* Data in this exercise
*** Block opens ***

`src/rtl/score_keeper_if.sv`:
```
// score_keeper_if: judgement pulses in, score/streak/multiplier and BCD snapshot out.
// master drives the event pulses, slave is the score keeper itself.
interface score_keeper_if;
  logic        hit_pulse;
  logic        miss_pulse;
  logic        frame_start;
  logic [16:0] score;
  logic [2:0]  multiplier;
  logic [7:0]  streak;
  logic [19:0] digits;
  logic        digits_valid;
  logic        busy;

  modport master (
    output hit_pulse, miss_pulse, frame_start,
    input  score, multiplier, streak,
    input  digits, digits_valid, busy
  );

  modport slave (
    input  hit_pulse, miss_pulse, frame_start,
    output score, multiplier, streak,
    output digits, digits_valid, busy
  );
endinterface

```
`src/rtl/score_keeper.sv`:
```
// score_keeper: hit/miss score accumulator with a per-frame double-dabble BCD snapshot.
// SCORE_MULTIPLIER_EN adds the streak-driven points multiplier.
module score_keeper #(
  parameter int HIT_POINTS  = 10,
  parameter int MAX_SCORE   = 99999,
  parameter int STREAK_STEP = 10,
  parameter int MAX_MULT    = 4
) (
  input logic           clk,
  input logic           reset,
  score_keeper_if.slave sk
);
  typedef enum logic [1:0] {IDLE, SHIFT, DONE} state_t;

  logic [16:0] score_q;
  logic [7:0]  streak_q;
  logic [2:0]  mult;
  logic [17:0] sum;
  logic [16:0] score_nx;
  logic        hit;

  assign hit = sk.hit_pulse & ~sk.miss_pulse;

  // Sum is one bit wider than score so the saturation compare cannot wrap.
  assign score_nx = (sum > 18'(MAX_SCORE)) ? 17'(MAX_SCORE)
                                           : sum[16:0];

  always_ff @(posedge clk or posedge reset) begin
    if (reset) begin
      score_q  <= '0;
      streak_q <= '0;
    end else if (sk.miss_pulse) begin
      streak_q <= '0;
    end else if (hit) begin
      score_q <= score_nx;
      if (streak_q != 8'hff)
        streak_q <= streak_q + 8'd1;
    end
  end

`ifdef SCORE_MULTIPLIER_EN
  localparam int SW = $clog2(STREAK_STEP + 1);

  logic [SW-1:0] step_q;
  logic [2:0]    mult_q;

  assign sum  = 18'(score_q) + 18'(HIT_POINTS) * 18'(mult_q);
  assign mult = mult_q;

  always_ff @(posedge clk or posedge reset) begin
    if (reset) begin
      step_q <= '0;
      mult_q <= 3'd1;
    end else if (sk.miss_pulse) begin
      step_q <= '0;
      mult_q <= 3'd1;
    end else if (hit) begin
      if (step_q == SW'(STREAK_STEP - 1)) begin
        step_q <= '0;
        if (mult_q < 3'(MAX_MULT))
          mult_q <= mult_q + 3'd1;
      end else begin
        step_q <= step_q + SW'(1);
      end
    end
  end
`else
  assign sum  = 18'(score_q) + 18'(HIT_POINTS);
  assign mult = 3'd1;
`endif

  state_t      st;
  logic [16:0] bin_q;
  logic [19:0] bcd_q;
  logic [19:0] bcd_adj;
  logic [4:0]  cnt_q;
  logic [19:0] digits_q;
  logic        valid_q;
  logic        busy_q;

  always_comb begin
    bcd_adj = bcd_q;
    for (int i = 0; i < 5; i++)
      if (bcd_q[4*i +: 4] >= 4'd5)
        bcd_adj[4*i +: 4] = bcd_q[4*i +: 4] + 4'd3;
  end

  always_ff @(posedge clk or posedge reset) begin
    if (reset) begin
      st       <= IDLE;
      bin_q    <= '0;
      bcd_q    <= '0;
      cnt_q    <= '0;
      digits_q <= '0;
      valid_q  <= 1'b0;
      busy_q   <= 1'b0;
    end else begin
      valid_q <= 1'b0;
      unique case (st)
        IDLE: begin
          if (sk.frame_start) begin
            bin_q  <= score_q;
            bcd_q  <= '0;
            cnt_q  <= 5'd17;
            busy_q <= 1'b1;
            st     <= SHIFT;
          end
        end
        SHIFT: begin
          {bcd_q, bin_q} <= {bcd_adj, bin_q} << 1;
          cnt_q <= cnt_q - 5'd1;
          if (cnt_q == 5'd1)
            st <= DONE;
        end
        DONE: begin
          digits_q <= bcd_q;
          valid_q  <= 1'b1;
          busy_q   <= 1'b0;
          st       <= IDLE;
        end
        default: st <= IDLE;
      endcase
    end
  end

  assign sk.score        = score_q;
  assign sk.streak       = streak_q;
  assign sk.multiplier   = mult;
  assign sk.digits       = digits_q;
  assign sk.digits_valid = valid_q;
  assign sk.busy         = busy_q;
endmodule

```
`src/flat_wrapper.sv`:
```
// flat-port wrapper written by rule: the top's interface ports become plain ports
module score_keeper_flat 
#(
  parameter int HIT_POINTS  = 10,
  parameter int MAX_SCORE   = 99999,
  parameter int STREAK_STEP = 10,
  parameter int MAX_MULT    = 4
)
  (clk, reset, sk_hit_pulse, sk_miss_pulse, sk_frame_start, sk_score, sk_multiplier, sk_streak, sk_digits, sk_digits_valid, sk_busy);
  score_keeper_if sk_i ();
  input logic clk;
  input logic reset;
  input wire logic [$bits(sk_i.hit_pulse)-1:0] sk_hit_pulse;
  input wire logic [$bits(sk_i.miss_pulse)-1:0] sk_miss_pulse;
  input wire logic [$bits(sk_i.frame_start)-1:0] sk_frame_start;
  output wire logic [$bits(sk_i.score)-1:0] sk_score;
  output wire logic [$bits(sk_i.multiplier)-1:0] sk_multiplier;
  output wire logic [$bits(sk_i.streak)-1:0] sk_streak;
  output wire logic [$bits(sk_i.digits)-1:0] sk_digits;
  output wire logic [$bits(sk_i.digits_valid)-1:0] sk_digits_valid;
  output wire logic [$bits(sk_i.busy)-1:0] sk_busy;
  assign sk_i.hit_pulse = sk_hit_pulse;
  assign sk_i.miss_pulse = sk_miss_pulse;
  assign sk_i.frame_start = sk_frame_start;
  assign sk_score = sk_i.score;
  assign sk_multiplier = sk_i.multiplier;
  assign sk_streak = sk_i.streak;
  assign sk_digits = sk_i.digits;
  assign sk_digits_valid = sk_i.digits_valid;
  assign sk_busy = sk_i.busy;
  score_keeper #(.HIT_POINTS(HIT_POINTS), .MAX_SCORE(MAX_SCORE), .STREAK_STEP(STREAK_STEP), .MAX_MULT(MAX_MULT)) u_core (.clk(clk), .reset(reset), .sk(sk_i));
endmodule
```
`config.mk`:
```
export PLATFORM = sky130hd
export DESIGN_NAME = score_keeper_flat
export DESIGN_NICKNAME = d
export VERILOG_FILES = /design/src/rtl/score_keeper_if.sv /design/src/rtl/score_keeper.sv /design/src/flat_wrapper.sv
export SDC_FILE = /design/constraint.sdc
export NUM_CORES = 1
export LEC_CHECK = 0
export BUFFER_PORTS_ARGS = -buffer_cell sky130_fd_sc_hd__buf_4
export CELL_PAD_IN_SITES_DETAIL_PLACEMENT = 1
export CELL_PAD_IN_SITES_GLOBAL_PLACEMENT = 1
export CORE_MARGIN = 1.5
export CORE_UTILIZATION = 49
export DETAILED_ROUTE_END_ITERATION = 10
export HOLD_SLACK_MARGIN = 0.08
export PLACE_DENSITY = 0.93
export SLEW_MARGIN = 20
export SYNTH_ARGS = -nofsm -noshare
export SYNTH_HDL_FRONTEND = slang
export SYNTH_SLANG_ARGS = --single-unit
export TNS_END_PERCENT = 50
```
`constraint.sdc`:
```
create_clock -name clk -period 4.9 [get_ports clk]
set_input_delay 0.735 -clock clk [delete_from_list [all_inputs] [get_ports clk]]
set_output_delay 0.735 -clock clk [all_outputs]
set_load 0.03 [all_outputs]
```
# Word level (Yosys, flattened, before mapping)
# Index checks and enable logic that the tools add are counted.
[classes]
add_sub_neg = 8
order_cmp = 6
eq_ne = 6
mux = 21
n_bitwise = 2
n_reduce_logical = 10
[ops]
columns = ["op", "n"]
rows = [
  ["$pmux W20 S2", 1],
  ["$mux W17", 2],
  ["$pmux W17 S2", 1],
  ["$mux W8", 3],
  ["$ge A4 B3 Y1 const B", 5],
  ["$mux W20", 1],
  ["$add A17 B4 Y18 const B", 1],
  ["$gt A18 B17 Y1 const B", 1],
  ["$add A4 B2 Y4 const B", 4],
  ["$mux W4", 4],
  ["$pmux W5 S2", 1],
  ["$reduce_and A2 Y1", 5],
  ["$add A8 B1 Y8 const B", 1],
  ["$ne A8 B8 Y1 const B", 1],
  ["$reduce_bool A2 Y1", 4],
  ["$eq A5 B1 Y1 const B", 1],
  ["$mux W5", 1],
  ["$sub A5 B1 Y5 const B", 1],
  ["$mux W2", 2],
  ["$pmux W2 S2", 1],
  ["$add A3 B2 Y3 const B", 1],
  ["$mux W3", 1],
  ["$eq A2 B1 Y1 const B", 1],
  ["$eq A2 B2 Y1 const B", 1],
  ["7 further kinds", 8],
]
[totals]
register_bits = 91
inputBits = 5
out_inout_bits = 50

# Logic depth before layout (Yosys ltp)
# Gate-level depths: netlist of run 1.
[logic_depth]
ltp_word = 4
depth_mapped = 9

# Least setup slack after synthesis of run 1
# Ideal clock, no wire load.
[synth_path]
kind = "reg-to-reg"
from = "register u_core.score_q[1], in the netlist u_core.sk.score[1]"
to = "register u_core.score_q[12], in the netlist u_core.sk.score[12]"
arrival_time_ps = 2649
required_ps = 4759
slack_ps = 2111
stages_incl_launch_ff = 10
n_path_buf = 1
path_cell_list = "dfrtp_1 > ha_1 > or2_2 > nand3_4 > or4b_4 > a22oi_4 > mux2i_2 > buf_6 > a2bb2oi_1 > o31ai_1"
[synth_via]
elab_chain_cells = 3
[synth_lines]
columns = ["element", "line_no", "rtl"]
rows = [
  ["from (decl)", "score_keeper.sv:15", "logic [16:0] score_q;"],
  ["from (signal assigned)", "score_keeper.sv:35", "score_q <= score_nx;"],
  ["$add A17 B4 Y18 *", "score_keeper.sv:68", "assign sum = 18'(score_q) + 18'(HIT_POINTS);"],
  ["$gt A18 B17 Y1", "score_keeper.sv:25", "assign score_nx = (sum > 18'(MAX_SCORE)) ? 17'(MAX_SCORE)"],
  ["$mux W17 *", "score_keeper.sv:25", ""],
]
# Every way passes the cells marked *; elsewhere a longest branch is shown, timed or not.
# A chain may end at the register's enable or synchronous reset.

# Worst setup path in the final report of run 1
[layout_path]
from = "register u_core.score_q[1], in the netlist u_core.sk.score[1]"
to = "register u_core.score_q[8], in the netlist u_core.sk.score[8]"
# The elaborated chain is that of the path after synthesis.

==> results of run 1 <==
[kinds of logic after synthesis]
family | share of synthesized area
muxes | 0.0318
adders and majority gates | 0.0380
buffers and inverters | 0.0385
and+or+nand+nor | 0.193
xor gates and xnor gates | 0.0209
AOI/OAI and AO/OA | 0.182
other | 0.00163
DFF | 0.494
[routing by layer]
metal | global-route usage | vias to the layer above | wire length [um]
li1 | - | 1762 | -
met1 | 0.304 | 1900 | 5050
met2 | 0.431 | 87 | 5820
met3 | 0.0362 | 20 | 364
met4 | 0.0834 | 0 | 190
met5 | 0 | - | 0
[final cells by class]
cell class,count,area [sq um]
Clock buffer,10,128
Clock inverter,5,37.5
Fill cell,1076,3980
Inverter,16,62.6
Multi-Input combinational cell,342,2160
Sequential cell,91,2280
Tap cell,111,139
Timing Repair Buffer,55,413
[synthesized netlist by cell type, drive strengths merged, types with 3 or more instances]
master	n
buf	9
o21a	3
a21o	3
o21ai	40
and3	6
nor3	8
a21oi	29
o31ai	9
mux2i	3
nor2b	6
nor2	29
nor3b	5
inv	16
nand2	68
a22oi	18
xor2	5
nand3	21
clkbuf	16
o32ai	3
xnor2	6
a32o	5
a22o	4
mux2	10
nand4	4
nor4	4
ha	14
nand2b	9
or3	4
dfrtp	91
[path summary, 6_finish.rpt]
check	start	end	slack (ns)	cells after the start
worst max-delay path	u_core.sk.score[1]	u_core.sk.score[8]	1.54	8
worst min-delay path	u_core.bin_q[12]	u_core.bin_q[12]	0.48	2
worst max register to register	u_core.sk.score[1]	u_core.sk.score[8]	1.54	8
worst min register to register	u_core.bin_q[12]	u_core.bin_q[12]	0.48	2
max in group asynchronous	reset	u_core.bin_q[8]	3.47	3
min in group asynchronous	reset	u_core.cnt_q[4]	0.51	2
[critical path: stages, from the launching register on]
cell     delay (ns)
dfrtp_1        0.48
ha_1           0.31
or2_2          0.35
nor4_1         0.42
o21ai_0        0.16
and2b_1        0.24
mux2i_2        0.77
o21ai_0        0.25
a22o_1         0.26
[state kept, by name (all words and copies together), names as in the netlist]
register                count
u_core.sk.busy              1
u_core.sk.streak            8
u_core.bcd_q               20
u_core.st                   2
u_core.sk.digits           20
u_core.sk.score            17
u_core.cnt_q                5
u_core.sk.digits_valid      1
u_core.bin_q               17
[report_power, final]
group	switching, uW	internal [uW]
clock	281	185
sequential	236	993
combinational	789	473
[per-stage QoR]
step / utilization / hold slack (ns) / power, uW / cells
2_1_floorplan: - / 0.446 / 2080 / 474
3_3_place_gp: 0.550 / 0.460 / 2380 / 615
3_5_place_dp: 0.550 / 0.466 / 2500 / 615
4_1_cts: 0.567 / 0.487 / 2980 / 630
5_1_grt: 0.568 / 0.525 / 3170 / 630
6_report: 0.568 / 0.483 / 2960 / 630
==> impl_metrics.toml, run 1 <==
[synth]
synth-async-reset-ratio = 1.00
synth_top_area_frac = 0.494
syn_inst = 473
yosysTopAreaCell = "dfrtp_1"
synth-edff-count = 0
seq_area_frac_synth = 0.494
netlist_area_sq_um = 4610
synth.area.top_cells = "dfrtp_1 49%, nand2_1 5.5%, o21ai_0 4.2%, ha_1 3.8%, a21oi_1 3.0%"
avgSynthCellArea_sq_um = 9.75
ys_seq_elements = 91
ys.flop_type = "dfrtp_1"
synth.distinct_cells = 62
synth-warning-count = 0

[cells_and_area]
syn_to_final_growth_pct = 13.2
final_cell_mix = "91 x dfrtp_1, 68 x nand2_1, 55 x buf_4, 39 x o21ai_0, 28 x a21oi_1"
antenna_cells = 0
nets = 534
final_area_sq_um = 5220
final_common_cell = "dfrtp_1"
final_layout_size_suffix_gt1_frac = 0.189

[placement]
io_buffer_count = 51
place_area_sq_um = 5050
dp_slack_ns = 1.65
gp_congestion = 0.961
hpwlAfterDp_um = 7900

[global_route]
antenna_found_initial = 0
grt_start_max_net_pins = 62
grt_usage = 0.243
grt_pass1_vias = 3963
grt_first_pass_wirelength_um = 19200
grt_overflow = 0

[worst_setup_path]
required_ns = 5.15
cp_max_fo = 15
start_kind = "flop"
cp-end-kind = "flop"
crit_type = "reg -> reg"
critPathArrivalTime_ns = 3.61

[outcome]
status = "finished clean"

[floorplanning]
fp.dieArea_sq_um = 10000
fp.coreArea_sq_um = 9200
start_util = 0.501
die_h_um = 100
fp.dieW_um = 100
io_pins = 55
rows = 35

[flow_run]
max_cap_violations = 0

[timing]
fin_crit_ns = 3.36
rsz0062_at_grt = "false"
relSlewSlack = 0.267
worstMarginPinSlew_ns = 1.10
tns_ns = 0
slew_viol_final = 0
worst_slack_ns = 1.54
fin_crit_sh = 0.685
hold_viol = 0
skew_ns = 0.0119
setup_viol = 0
max_clock_freq_ghz = 0.298

[clock_network]
cts_hold_buf = 0
clkTransAtPathRegs_ns = 0.09
numCtsBuffers = 9
cts_buffer_depth = 2
clock_sinks = 91
cts_tree = "built"
insertion_delay_ns = 0.37
cts_root_buf = "clkbuf_8"
htree_levels = 3
cts_resized = 0
post_cts_buffers = 0

[route]
wire_per_inst_um = 18.1
drtIter0Drc = 108
vias = 3769
vias_per_cell = 5.98
drt_wl_total_um = 11400
ant_nets = 0
drt_first_pass_iters = 4
drc = 0

[power]
ir_drop_uv = 250
powerDensity_nw_per_um2 = 566
p_leak_uw = 0.00239

[min_path]
min_path_type = "reg -> reg"
No activity file was read; power rests on OpenSTA's default activity.
==> run 2, diff against run 1 <==
Settings changed: CORE_UTILIZATION 49 to 45, PLACE_DENSITY 0.93 to 0.87.
Clock period 4.9 ns to 3.2 ns, I/O delays scaled along.
==> impl_metrics.toml, run 2 (synthesized netlist as in run 1, its figures left out) <==
[worst_setup_path]
cp_cell_sequence = "ha_1 -> nor2_1 -> nor4_2 -> or3_1 -> a22oi_4 -> mux2i_2 -> buf_4 -> nor2_4 -> a311oi_1"
cp-end-kind = "flop"
required_ns = 3.46
slowest_delay_ns = 0.47
critPathTopFamily = "simple AND/OR/NAND/NOR gates"
cp_max_fo = 10
start_kind = "flop"
cpMaxStageDelayCell = "dfrtp_1"
crit_type = "reg -> reg"
path_buf_inv = 1
critPathArrivalTime_ns = 3.15

[route]
drtIter0Drc = 165
vias = 3779
wire_per_inst_um = 17.2
drt_wl_total_um = 11300
vias_per_cell = 5.73
ant_nets = 0
drc = 0
drt_first_pass_iters = 4

[global_route]
antenna_found_initial = 0
grt_use_met1 = 0.283
grt_first_pass_wirelength_um = 19400
grt_start_max_net_pins = 48
grt_overflow = 0
grt_usage = 0.222
busiest_layer = "met2"
grt.met3_usage = 0.0363
met2_usage = 0.379
grt_pass1_vias = 3914

[floorplanning]
fp.dieArea_sq_um = 10900
rows = 36
start_util = 0.467
fp.dieW_um = 104
io_pins = 55
fp.coreArea_sq_um = 9860
die_h_um = 104

[power]
total_power_uw = 4610
p_leak_uw = 0.00245
ir_drop_uv = 359
powerDensity_nw_per_um2 = 864

[timing]
slew_viol_final = 0
tns_ns = 0
max_clock_freq_ghz = 0.346
fin_crit_ns = 2.89
skew_ns = 0.00498
setup_viol = 0
hold_viol = 0
relSlewSlack = 0.303
rsz0062_at_grt = "false"
fin_crit_sh = 0.903
worstMarginPinSlew_ns = 1.04

[cells_and_area]
final_common_cell = "dfrtp_1"
final_layout_size_suffix_gt1_frac = 0.202
final_cell_mix = "91 x dfrtp_1, 68 x nand2_1, 62 x buf_4, 39 x o21ai_0, 28 x a21oi_1"
syn_to_final_growth_pct = 15.7
fillers = 1136
nets = 541
antenna_cells = 0
stdcell_count = 659
final_area_sq_um = 5330

[clock_network]
cts_resized = 0
htree_levels = 3
cts_tree = "built"
numCtsBuffers = 9
clock_sinks = 91
cts_root_buf = "clkbuf_8"
cts_buffer_depth = 2
insertion_delay_ns = 0.36
cts_hold_buf = 0
post_cts_buffers = 0
clkTransAtPathRegs_ns = 0.09

[placement]
io_buffer_count = 51
dp_cells = 644
gp_congestion = 0.893
hpwlAfterDp_um = 8110
place_area_sq_um = 5130

[outcome]
status = "finished clean"

[min_path]
min_path_type = "in -> async"

[flow_run]
max_cap_violations = 0
run 2: final timing paths:
path | startpoint | to | slack [ns] | cells after the start
max in group asynchronous | reset | u_core.sk.digits[11] | 2.20 | 3
hold reg to reg | u_core.sk.digits[9] | u_core.sk.digits[9] | 0.49 | 2
min in group clk | sk_miss_pulse | u_core.sk.streak[0] | 0.35 | 2
hold / removal | reset | u_core.cnt_q[2] | 0.25 | 2
setup / recovery | u_core.sk.score[1] | u_core.sk.score[4] | 0.31 | 9
setup reg to reg | u_core.sk.score[1] | u_core.sk.score[4] | 0.31 | 9
run 2: worst register-to-register path, stage by stage, from the launching register on:
cell and delay, ns:
dfrtp_1 0.47, ha_1 0.30, nor2_1 0.37, nor4_2 0.15, or3_1 0.38, a22oi_4 0.21, mux2i_2 0.28, buf_4 0.23
nor2_4 0.09, a311oi_1 0.31
run 2: power by group:
part	leakage, uW	internal [uW]	total (uW)	switching [uW]
registers	0.00116	1520	1880	356
logic	0.00119	735	1920	1190
clock network	0.0000950	382	807	425
run 2: final cells by class:
type | instances | area (sq um) | area share
Inverter | 16 | 61.3 | 0.0115
Multi-Input combinational cell | 342 | 2160 | 0.406
Timing Repair Buffer | 62 | 465 | 0.0873
Clock buffer | 10 | 138 | 0.0258
Clock inverter | 5 | 62.6 | 0.0117
Tap cell | 133 | 166 | 0.0312
Sequential cell | 91 | 2280 | 0.427
run 2: through the flow:
stage | setup slack [ns] | hold WS, ns | util
floorplan | 0.356 | 0.446 | -
global placement | 0.561 | 0.459 | 0.520
detailed placement | 0.355 | 0.468 | 0.520
CTS | 0.327 | 0.266 | 0.541
global route | 0.196 | 0.288 | 0.541
finish | 0.312 | 0.246 | 0.541
run 2: layer usage:
layer	vias up	wire, um
li1	1775	-
met1	1917	5000
met2	74	5800
met3	13	343
met4	0	165
met5	-	0
==> run 3, diff against run 2 <==
Settings changed: ABC_AREA from default to 0, CORE_ASPECT_RATIO from default to 0.7, SLEW_MARGIN 20 to 25.
==> impl_metrics.toml, run 3 (synthesized netlist as in run 1, its figures left out) <==
[placement]
place_area_sq_um = 5120
io_buffer_count = 51
gp_congestion = 0.900
hpwlAfterDp_um = 8250
dp_slack_ns = 0.389

[worst_setup_path]
crit_type = "reg -> reg"
path_buf_inv = 1
cpMaxStageDelayCell = "dfrtp_1"
start_kind = "flop"
critPathArrivalTime_ns = 3.09
slowest_delay_ns = 0.50
critPathTopFamily = "compound AO/OA/AOI/OAI gates"
cp-end-kind = "flop"
worst-path-stages = 9
timing.rr.end = "u_core.sk.score[4]"
r2r_start = "u_core.sk.score[1]"
ff2ff_setup_slack_ns = 0.35
cp_cell_sequence = "ha_1 -> nor2_1 -> nor4_2 -> a22oi_1 -> a22oi_4 -> mux2i_2 -> buf_4 -> nor2_4 -> a311oi_1"
cp_max_fo = 10
endpoint = "u_core.sk.score[4]"
ff2ff_path_depth = 9
required_ns = 3.44
startpoint = "u_core.sk.score[1]"

[route]
ant_nets = 0
drt_wl_total_um = 12100
wire_per_inst_um = 18.5
drtIter0Drc = 211
drt_first_pass_iters = 4
drc = 0
vias = 3747
vias_per_cell = 5.74

[timing]
fin_crit_sh = 0.891
rsz0062_at_grt = "false"
worstMarginPinSlew_ns = 0.788
skew_ns = 0.00844
setup_viol = 0
hold_viol = 0
worst_slack_ns = 0.349
fin_crit_ns = 2.85
slew_viol_final = 0
tns_ns = 0
relSlewSlack = 0.474
max_clock_freq_ghz = 0.351

[clock_network]
cts_root_buf = "clkbuf_16"
numCtsBuffers = 9
htree_levels = 3
cts_buffer_depth = 2
post_cts_buffers = 0
clock_sinks = 91
cts_resized = 0
cts_hold_buf = 0
clkTransAtPathRegs_ns = 0.07
insertion_delay_ns = 0.34
cts_tree = "built"

[floorplanning]
io_pins = 55
fp.coreArea_sq_um = 9830
rows = 30
die_h_um = 87.7
start_util = 0.469
fp.dieW_um = 124
fp.dieArea_sq_um = 10900

[global_route]
grt_usage = 0.242
grt_pass1_vias = 3923
grt_start_max_net_pins = 51
antenna_found_initial = 0
grt_overflow = 0
grt_first_pass_wirelength_um = 20300

[cells_and_area]
antenna_cells = 0
nets = 539
final_cell_mix = "91 x dfrtp_1, 67 x nand2_1, 59 x buf_4, 39 x o21ai_0, 28 x a21oi_1"
final_layout_size_suffix_gt1_frac = 0.200
final_area_sq_um = 5450
final_common_cell = "dfrtp_1"
syn_to_final_growth_pct = 18.2
fillers = 1100

[power]
powerDensity_nw_per_um2 = 919
ir_drop_uv = 438
p_leak_uw = 0.00250

[min_path]
min_path_type = "in -> async"

[outcome]
status = "finished clean"

[flow_run]
max_cap_violations = 0
-- run 3: cell types whose count changed in the layout (fill, tap and decap cells not counted), sizes merged --
cell,change
buf,-2
bufinv,+1
clkinv,+2
clkinvlp,-1
inv,-1
-- run 3: final cells by class --
class                           count  area, sq um  area share
Multi-Input combinational cell    342         2170       0.398
Clock buffer                       10          229      0.0420
Timing Repair Buffer               60          463      0.0850
Sequential cell                    91         2280       0.418
Inverter                           16         61.3      0.0113
Tap cell                          128          160      0.0294
Clock inverter                      6         90.1      0.0165
-- run 3: per-stage QoR --
stage / hold slack (ns) / cells / util / total power [uW]
floorplan: 0.446 / 474 / - / 3180
global placement: 0.459 / 637 / 0.521 / 3680
detailed placement: 0.471 / 637 / 0.521 / 3830
CTS: 0.279 / 653 / 0.554 / 5040
global route: 0.320 / 653 / 0.554 / 5330
finish: 0.268 / 653 / 0.554 / 5000
-- run 3: power by group --
part | switching (uW) | internal, uW
clock | 457 | 686
sequential | 369 | 1520
combinational | 1230 | 738
total | 2060 | 2950
-- run 3: per-layer routing --
layer  wire length [um]  GRT usage  vias up
met5                  0          0        -
met4                 76     0.0537        0
met3                537     0.0534       10
met2               5940      0.403       67
met1               5530      0.327     1896
li1                   -          -     1774
-- run 3: how the worst min path moves through the flow --
stage	startpoint	to	slack, ns
after floorplan	u_core.cnt_q[4]	u_core.cnt_q[4]	0.45
after global placement	u_core.bin_q[15]	u_core.bin_q[15]	0.46
after detailed placement	u_core.bin_q[5]	u_core.bin_q[5]	0.47
after CTS	reset	u_core.sk.streak[4]	0.28
after global routing	reset	u_core.sk.digits[17]	0.32
final	reset	u_core.sk.streak[5]	0.27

*** Block closes ***

* Work task
Reproduce exactly the lines above from the line with "# A chain may" to the line with "and+or+nand+nor | 0.193", including both, and add nothing.

* Result for this task
# A chain may end at the register's enable or synchronous reset.

# Worst setup path in the final report of run 1
[layout_path]
from = "register u_core.score_q[1], in the netlist u_core.sk.score[1]"
to = "register u_core.score_q[8], in the netlist u_core.sk.score[8]"
# The elaborated chain is that of the path after synthesis.

==> results of run 1 <==
[kinds of logic after synthesis]
family | share of synthesized area
muxes | 0.0318
adders and majority gates | 0.0380
buffers and inverters | 0.0385
and+or+nand+nor | 0.193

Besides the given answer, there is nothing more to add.